(Records drawn from a dataset)

=== Begin Enclosure ===

## src/rtl/lsuPkg.sv

```systemverilog
package lsuPkg;

    // ========================================
    // Widths
    // ========================================
    localparam int xlen = 32;
    localparam int laneCount = xlen / 8;

    typedef logic [xlen-1:0] word_t;
    typedef logic [4:0] regAddr_t;
    typedef logic [2:0] funct3_t;
    typedef logic [laneCount-1:0] byteEn_t;
    typedef logic [xlen-1:0] cause_t;

    // ========================================
    // Access size codes
    // ========================================
    // Same encoding as the funct3 field of loads and stores
    localparam funct3_t funct3Byte = 3'd0;
    localparam funct3_t funct3Half = 3'd1;
    localparam funct3_t funct3Word = 3'd2;
    localparam funct3_t funct3ByteU = 3'd4;
    localparam funct3_t funct3HalfU = 3'd5;

    // ========================================
    // Exception causes
    // ========================================
    localparam cause_t causeLoadMisaligned = 32'd4;
    localparam cause_t causeStoreMisaligned = 32'd6;

    // ========================================
    // Memory word views
    // ========================================
    // Byte 0 and halfword 0 sit in the low bits
    typedef union packed {
        word_t word;
        logic [laneCount-1:0][7:0] bytes;
        logic [laneCount/2-1:0][15:0] halves;
    } memWord_t;

endpackage

```

## src/rtl/loadExtract.sv

```systemverilog
module loadExtract (
    input logic clk,
    input logic reset,
    input logic m1Valid,
    input logic m1Store,
    input lsuPkg::funct3_t m1Funct3,
    input lsuPkg::word_t m1Addr,
    input lsuPkg::regAddr_t m1Rd,
    input logic m1Exception,
    input lsuPkg::cause_t m1Cause,
    input lsuPkg::word_t rdData,
    output logic respValid,
    output logic respStore,
    output lsuPkg::regAddr_t respRd,
    output lsuPkg::word_t respData,
    output logic respException,
    output lsuPkg::cause_t respCause,
    output lsuPkg::word_t respTval
);
    import lsuPkg::*;

    logic m2Valid;
    logic m2Store;
    logic m2Exception;
    funct3_t m2Funct3;
    word_t m2Addr;
    regAddr_t m2Rd;
    cause_t m2Cause;
    memWord_t rdWord;
    logic [7:0] byteSel;
    logic [15:0] halfSel;
    word_t loadValue;

    // ========================================
    // Memory stage two register
    // ========================================
    always_ff @(posedge clk or posedge reset) begin
        if (reset) begin
            m2Valid <= 1'b0;
            m2Store <= 1'b0;
            m2Exception <= 1'b0;
        end else begin
            m2Valid <= m1Valid;
            m2Store <= m1Store;
            m2Exception <= m1Exception;
        end
    end

    always_ff @(posedge clk) begin
        m2Funct3 <= m1Funct3;
        m2Addr <= m1Addr;
        m2Rd <= m1Rd;
        m2Cause <= m1Cause;
    end

    // RAM word arrives in this cycle
    assign rdWord = rdData;
    assign byteSel = rdWord.bytes[m2Addr[1:0]];
    assign halfSel = rdWord.halves[m2Addr[1]];

    always_comb begin
        case (m2Funct3)
            funct3Byte: loadValue = {{(xlen-8){byteSel[7]}}, byteSel};
            funct3ByteU: loadValue = {{(xlen-8){1'b0}}, byteSel};
            funct3Half: loadValue = {{(xlen-16){halfSel[15]}}, halfSel};
            funct3HalfU: loadValue = {{(xlen-16){1'b0}}, halfSel};
            // Word and unsupported codes pass the full word
            default: loadValue = rdWord.word;
        endcase
    end

    // ========================================
    // Writeback register
    // ========================================
    always_ff @(posedge clk or posedge reset) begin
        if (reset) begin
            respValid <= 1'b0;
            respStore <= 1'b0;
            respException <= 1'b0;
        end else begin
            respValid <= m2Valid;
            respStore <= m2Store;
            respException <= m2Exception;
        end
    end

    always_ff @(posedge clk) begin
        respRd <= m2Rd;
        respCause <= m2Cause;
        respTval <= m2Exception ? m2Addr : '0;
        respData <= (m2Store || m2Exception) ? '0 : loadValue;
    end

endmodule

```

## config.mk

```make
export PLATFORM = sky130hd
export DESIGN_NAME = loadExtract
export DESIGN_NICKNAME = d
export VERILOG_FILES = /design/src/rtl/lsuPkg.sv /design/src/rtl/loadExtract.sv
export SDC_FILE = /design/constraint.sdc
export NUM_CORES = 1
export LEC_CHECK = 0
export ABC_AREA = 0
export BUFFER_PORTS_ARGS = -buffer_cell sky130_fd_sc_hd__buf_2
export CORE_MARGIN = 5
export CORE_UTILIZATION = 25
export CTS_CLUSTER_SIZE = 14
export DETAILED_ROUTE_END_ITERATION = 10
export SETUP_SLACK_MARGIN = 0.5
export SYNTH_ARGS = -nofsm -noshare
export SYNTH_HDL_FRONTEND = slang
export SYNTH_SLANG_ARGS = --single-unit
```

## constraint.sdc

```tcl
create_clock -name clk -period 1.82 [get_ports clk]
set_input_delay 0.546 -clock clk [delete_from_list [all_inputs] [get_ports clk]]
set_output_delay 0.546 -clock clk [all_outputs]
set_load 0.005 [all_outputs]
```

-- Word-level counts from Yosys, hierarchy flattened
Cells that the tools add are included.
- register bits after elaboration: 179
- output and inout bits: 104
- logic and storage cells: 26
- magnitude comparators: 2
- eq/ne operators: 3
- multiplexer cells: 5
- reduce and logical (&&, ||, !) cells: 2
- operators by type and width (operator ; number):
    $pmux W32 S4 ; 1
    $mux W16 ; 2
    $bmux W8 S2 ; 1
    $mux W8 ; 1
    $eq A3 B3 Y1 const B ; 2
    $eq A3 B1 Y1 const B ; 1
    $logic_not A3 Y1 ; 1
    $lt A2 B3 Y1 const B ; 1
    $lt A1 B2 Y1 const B ; 1
    $logic_or A1 B1 Y1 ; 1

-- Depth between registers and ports, before layout
- depth after elaboration: 3
- mapped depth: 6

-- Worst setup path before layout
Ideal clock, no wire load.
- path type: input to register
- from: input rdData[31]
- to: register respData[20]
- arrival time: 1461 ps
- required time: 1691 ps
- path slack: 229 ps
- cell stages on the path: 5
- cells stage by stage: mux4_2 buf_6 nand2_4 buf_8 a31oi_2
- longest elaborated chain between the ends: 3
- elaborated cells on any way between the ends: 5
- those cells by class: 5 x mux
- ends and longest elaborated chain (item ; RTL line ; text):
    from (decl) ; loadExtract.sv:11 ; input lsuPkg::word_t rdData,
    $bmux W8 S2 / $mux W16 (equally long branches) ; loadExtract.sv:58, loadExtract.sv:59 ;
    $mux W8 (not written as such) / $mux W16 (equally long branches) ; loadExtract.sv:58, loadExtract.sv:59 ;
    $pmux W32 S4 * ; loadExtract.sv:62 ; case (m2Funct3)
    to (signal assigned) ; loadExtract.sv:91 ; respData <= (m2Store || m2Exception) ? '0 : loadValue;
    to (decl) ; loadExtract.sv:15 ; output lsuPkg::word_t respData,
Every way passes the cells marked *; elsewhere a longest branch is shown, timed or not. The select of a mux whose other input is x is not followed.
A chain may end at the register's enable or synchronous reset.

-- Final worst setup path
- from: register m2Addr[0]
- to: register respData[20]
- longest elaborated chain between the ends: 3
- ends and longest elaborated chain (item ; RTL line ; text):
    from (decl) ; loadExtract.sv:26 ; word_t m2Addr;
    from (signal assigned) ; loadExtract.sv:51 ; m2Addr <= m1Addr;
    $bmux W8 S2 ; loadExtract.sv:58 ; assign byteSel = rdWord.bytes[m2Addr[1:0]];
    $mux W8 (not written as such) ; loadExtract.sv:58 ;
    $pmux W32 S4 ; loadExtract.sv:62 ;
No other way between the ends. The select of a mux whose other input is x is not followed.

==> results.py <==
metrics = {
    "grt": {
        "grt-ovfl-total": 0,
        "grt_util_met2": 0.199,
        "met3_grt_util": 0.0485,
        "first_pass_grt_wire_length_um": 20300,
        "groute.layer.met1.usage": 0.138,
        "globalRouteTotalUtil": 0.119,
        "antenna_found_initial": 0,
        "global_route.peak_usage_layer": "met2",
        "grt_start_max_net_pins": 35,
        "first_global_vias": 3582,
    },
    "yosys": {
        "ys_seq_elements": 179,
        "synth_enable_flop_cells": 0,
        "synth_flop_cell": "dfxtp_1",
        "synth_async_sr_flop_share": 0.0335,
        "net_count_of_the_mapped_netlist": 486,
        "avgSynthCellArea_um2": 13.2,
        "syn_area_um2": 4960,
        "synthesis.yosys.warnings": 0,
        "post_synth_num_cell_types": 37,
        "synth-seq-area-share": 0.729,
        "netlist_instances": 377,
    },
    "pwr": {
        "sw_frac_of_total": 0.235,
        "power.combinational.fraction": 0.078,
        "power.clock.fraction": 0.434,
        "cellInternalPower_w": 0.00659,
        "sw_pwr_w": 0.00202,
        "power.sequential.fraction": 0.489,
        "finalPower_w": 0.00861,
        "power.leakage_nw": 3.39,
        "vdd.ir_drop.worst_mv": 0.568,
        "power-per-cell-area_nw_per_um2": 1150,
    },
    "timing": {
        "setup-tns-final_ps": 0,
        "timing.clock.skew_ps": 13.3,
        "period_share": 0.809,
        "relSlewSlack": 0.627,
        "unrepaired_setup_endpoints_after_global_routing": "true",
        "final-setup-viol-count": 0,
        "final_count_of_pins_violating_max_slew": 0,
        "worst-slew-pin-transition_ps": 558,
        "report.final.hold_viol_count": 0,
        "min_period_ps": 1470,
        "timing.fmax_mhz": 679,
    },
    "clocking": {
        "insertion_delay_ps": 420,
        "cts.sink_count": 179,
        "cts.reportedPaths.clkPinSlew_ps": 70,
        "total_clock_buffers_created_by_cts": 17,
        "cts.root.buffer_cell": "clkbuf_16",
        "cts_htree_levels": 4,
        "cts.path.max_buffers": 2,
        "tritoncts_clock_tree": "done",
    },
    "floorplan": {
        "fp.dieArea_um2": 22800,
        "row_count": 51,
        "die_w_um": 151,
        "die_y_um": 151,
        "effective_utilization_at_floorplan": 0.254,
        "core_area_um2": 19500,
        "ioPinCount": 213,
    },
    "detailed_routing": {
        "drt.antenna.violating_nets": 0,
        "drc": 0,
        "post_drt_via_cell_ratio": 4.04,
        "finalWirelength_um": 13800,
        "vias": 3589,
        "1st_pass_router_iterations": 4,
        "routed_wire_length_per_instance_um": 15.6,
        "detail_route.iter0.violations": 211,
    },
    "worst_setup_path": {
        "worst_setup_path_end_kind": "flip-flop",
        "critical_path_required_ps": 2110,
        "setup.worst_path.start_class": "flip-flop",
        "cp_max_fo": 8,
        "worst-endpoint-arrival_ps": 1760,
        "timing_worst_setup_path_type": "reg -> reg",
        "r2r-start": "m2Addr[0]",
        "start_point_of_the_critical_path": "m2Addr[0]",
    },
    "place": {
        "globalplace.congestion": 0.763,
        "detailedPlacementHpwl_um": 10400,
        "placement.io_buffers": 212,
    },
    "finish": {
        "share_of_post_route_cells_with_drive_strength_above_1": 0.545,
        "fin_nets": 721,
        "antenna_cells_inserted": 0,
        "area_growth_syn_to_layout_pct": 50.9,
    },
    "run": {
        "maxCapViolations": 0,
    },
    "min_path": {
        "holdCritPathClass": "in -> async",
    },
    "run_status": {
        "outcome": "finished clean",
    },
}
sequential cells by signal (all words and copies together) (netlist names), 3 cells and up:
name	count
m2Addr	32
m2Cause	32
m2Funct3	3
m2Rd	5
respCause	32
respData	32
respRd	5
respTval	32
layer usage:
layer | wire, um | vias up
met3 | 1430 | 19
met1 | 5350 | 1647
met4 | 223 | 0
met5 | 0 | -
li1 | - | 1757
met2 | 6820 | 166
cells in the mapped netlist (3+ instances only):
master / count / area (um^2)
inv_1: 3 / 11.3
dfxtp_1: 173 / 3460
nand4b_1: 5 / 43.8
a21oi_1: 9 / 45.0
nor2_1: 4 / 15.0
nand2b_1: 9 / 56.3
dfrtp_1: 6 / 150
a211o_1: 4 / 35.0
nand2_1: 26 / 97.6
a31oi_2: 9 / 113
a21o_1: 17 / 128
nand4_1: 9 / 56.3
and2_1: 32 / 200
a31oi_1: 7 / 43.8
o211ai_1: 8 / 60.1
mux2_2: 4 / 45.0
mux2i_1: 5 / 50.1
nor2b_1: 3 / 18.8
o211a_1: 4 / 40.0
clkbuf_1: 12 / 45.0
nand3b_1: 6 / 45.0
buf_2: 5 / 25.0
logic make-up (layout without fill, tap and decap cells):
family,after synthesis,in the layout,synth area share
simple gates,102,103,0.120
compound gates,63,63,0.104
flops,179,179,0.729
buf+inv,23,269,0.0232
mux,10,10,0.0237
power groups by stage:
stage / Combinational (W) / Clock, W / Sequential, W
6_report: 0.000668 / 0.00373 / 0.00420
5_1_grt: 0.000729 / 0.00404 / 0.00423
4_1_cts: 0.000620 / 0.00386 / 0.00420
2_1_floorplan: 0.000225 / 0 / 0.00428
3_3_place_gp: 0.000562 / 0 / 0.00427
3_5_place_dp: 0.000566 / 0 / 0.00428
per-stage QoR:
stage          utilization  area (um^2)  setup slack (ps)  instances  hold slack [ps]
5_1_grt              0.383         7480               291        889             34.3
4_1_cts              0.369         7200               337        883             14.8
3_5_place_dp         0.326         6370              97.6        848              312
2_1_floorplan            -         4980               230        377              310
6_report             0.383         7480               348        889             28.8
3_3_place_gp         0.326         6370               128        848              310
cell type report:
type                       instances  area (um^2)
clock buffer                      17          425
clock inverter                    14          189
fill                            1920        12000
inverter                           3         11.3
multi-input combinational        176         1330
sequential                       179         3680
tap                              265          332
timing repair buffer             235         1520
final timing paths:
check / to / slack (ps) / cells past startpoint
worst min register to register: respCause[3] / 330 / 0
worst min-delay path: respValid / 30 / 2
worst max register to register: respData[20] / 350 / 4
max in group asynchronous: m2Exception / 1600 / 2
worst max-delay path: respData[20] / 350 / 4
min in group clk: m2Funct3[0] / 220 / 1
cells in the final DEF, fill, tap and decap left out, types with 2 or more instances in the layout:
master     Yosys  routed
mux2_2         4       4
clkinv_8       0       2
buf_4          1      15
a211o_1        4       4
bufinv_16      0       2
a31oi_2        9       8
mux2i_2        0       3
inv_8          0       4
inv_6          0       3
and2_1        32      32
mux2i_1        5       2
a31oi_1        7       7
dfrtp_1        6       6
nand2b_1       9       8
nand2_1       26      26
dfxtp_1      173     127
a31oi_4        1       2
dfxtp_2        0      44
buf_6          1      41
nor2b_1        3       3
dfxtp_4        0       2
o211ai_1       8       8
a2111oi_4      0       2
a21o_1        17      17
buf_2          5     175
clkbuf_16      0      18
clkinv_4       0       2
nand4b_1       5       5
o211a_1        4       4
nor2_1         4       3
inv_1          3       3
a21oi_1        9       9
nand3b_1       6       6
nand4_1        9       9
worst max-delay path, stage by stage (launching register included):
cell and delay, ps:
dfxtp_4 390, mux4_2 600, buf_6 170, nand2_8 90, a31oi_2 100
repair_timing:
| item | 4_1_cts | 5_1_grt |
|---|---|---|
| setup buffers | 3 | 5 |
| cloned | 1 | 1 |
| hold buffers | 0 | 0 |
| pin swaps | 4 | 1 |
| endpoints found under the setup margin | 136 | 135 |
| gates resized for setup | 61 | 54 |
(Power assumes the default switching activity.)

=== End Enclosure ===

Which lines in the records above contain the string "respValid"? Copy each one.

    output logic respValid,
            respValid <= 1'b0;
            respValid <= m2Valid;
worst min-delay path: respValid / 30 / 2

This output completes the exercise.